____ Given data

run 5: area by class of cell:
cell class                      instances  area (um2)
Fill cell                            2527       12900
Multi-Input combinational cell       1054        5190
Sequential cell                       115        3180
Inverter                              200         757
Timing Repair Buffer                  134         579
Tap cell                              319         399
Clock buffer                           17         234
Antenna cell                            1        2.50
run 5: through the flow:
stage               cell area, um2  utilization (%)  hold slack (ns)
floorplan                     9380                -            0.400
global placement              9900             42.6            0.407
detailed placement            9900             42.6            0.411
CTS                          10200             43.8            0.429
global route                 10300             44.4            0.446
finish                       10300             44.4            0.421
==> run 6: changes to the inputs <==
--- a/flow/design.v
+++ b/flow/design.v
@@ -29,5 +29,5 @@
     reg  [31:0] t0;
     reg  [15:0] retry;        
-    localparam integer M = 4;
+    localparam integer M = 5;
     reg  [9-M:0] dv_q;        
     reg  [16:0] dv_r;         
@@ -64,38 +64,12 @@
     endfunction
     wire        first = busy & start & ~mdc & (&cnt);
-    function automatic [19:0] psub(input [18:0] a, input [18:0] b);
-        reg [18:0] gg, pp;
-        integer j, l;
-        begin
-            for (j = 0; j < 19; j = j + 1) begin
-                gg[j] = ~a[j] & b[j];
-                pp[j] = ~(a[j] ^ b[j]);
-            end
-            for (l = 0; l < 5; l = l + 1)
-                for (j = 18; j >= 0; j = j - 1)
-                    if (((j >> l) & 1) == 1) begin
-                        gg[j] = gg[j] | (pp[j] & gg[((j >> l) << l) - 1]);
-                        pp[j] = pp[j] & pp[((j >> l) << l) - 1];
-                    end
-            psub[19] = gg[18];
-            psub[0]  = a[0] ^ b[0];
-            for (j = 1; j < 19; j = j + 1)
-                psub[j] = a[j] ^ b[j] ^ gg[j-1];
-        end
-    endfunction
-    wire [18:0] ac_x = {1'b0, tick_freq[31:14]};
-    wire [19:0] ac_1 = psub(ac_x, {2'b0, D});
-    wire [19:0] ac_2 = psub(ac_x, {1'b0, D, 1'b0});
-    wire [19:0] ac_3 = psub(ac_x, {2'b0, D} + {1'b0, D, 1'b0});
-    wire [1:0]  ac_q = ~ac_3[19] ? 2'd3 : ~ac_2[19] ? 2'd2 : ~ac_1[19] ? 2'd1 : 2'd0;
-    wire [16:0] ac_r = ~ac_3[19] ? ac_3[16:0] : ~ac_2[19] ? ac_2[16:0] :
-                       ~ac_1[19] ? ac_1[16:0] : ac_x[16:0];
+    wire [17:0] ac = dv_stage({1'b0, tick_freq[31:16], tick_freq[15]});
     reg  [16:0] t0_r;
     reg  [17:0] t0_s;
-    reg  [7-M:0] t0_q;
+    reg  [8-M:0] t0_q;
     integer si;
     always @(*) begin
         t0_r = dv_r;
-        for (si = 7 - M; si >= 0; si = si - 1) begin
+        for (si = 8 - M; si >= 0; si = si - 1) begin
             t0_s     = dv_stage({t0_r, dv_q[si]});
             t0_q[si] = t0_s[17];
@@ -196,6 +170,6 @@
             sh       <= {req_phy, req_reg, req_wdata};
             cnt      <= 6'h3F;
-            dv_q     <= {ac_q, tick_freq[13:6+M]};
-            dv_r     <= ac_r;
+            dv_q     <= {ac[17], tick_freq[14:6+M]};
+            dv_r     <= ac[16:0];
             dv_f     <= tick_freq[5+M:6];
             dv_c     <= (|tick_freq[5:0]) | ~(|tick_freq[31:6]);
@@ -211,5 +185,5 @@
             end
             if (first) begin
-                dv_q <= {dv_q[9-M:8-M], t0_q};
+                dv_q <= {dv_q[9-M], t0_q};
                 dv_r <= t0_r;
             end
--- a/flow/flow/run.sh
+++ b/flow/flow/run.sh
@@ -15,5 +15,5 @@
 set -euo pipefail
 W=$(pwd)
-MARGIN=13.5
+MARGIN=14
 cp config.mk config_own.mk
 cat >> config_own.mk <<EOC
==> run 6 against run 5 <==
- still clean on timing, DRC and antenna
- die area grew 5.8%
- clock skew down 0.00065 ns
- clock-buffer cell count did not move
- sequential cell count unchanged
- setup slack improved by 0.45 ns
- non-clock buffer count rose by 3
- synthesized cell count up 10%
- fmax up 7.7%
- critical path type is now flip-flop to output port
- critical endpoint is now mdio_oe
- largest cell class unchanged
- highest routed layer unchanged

________

> What the task requires:
Among the lines above, find those with the string "localparam" and copy them.

> Solution below:
-    localparam integer M = 4;
+    localparam integer M = 5;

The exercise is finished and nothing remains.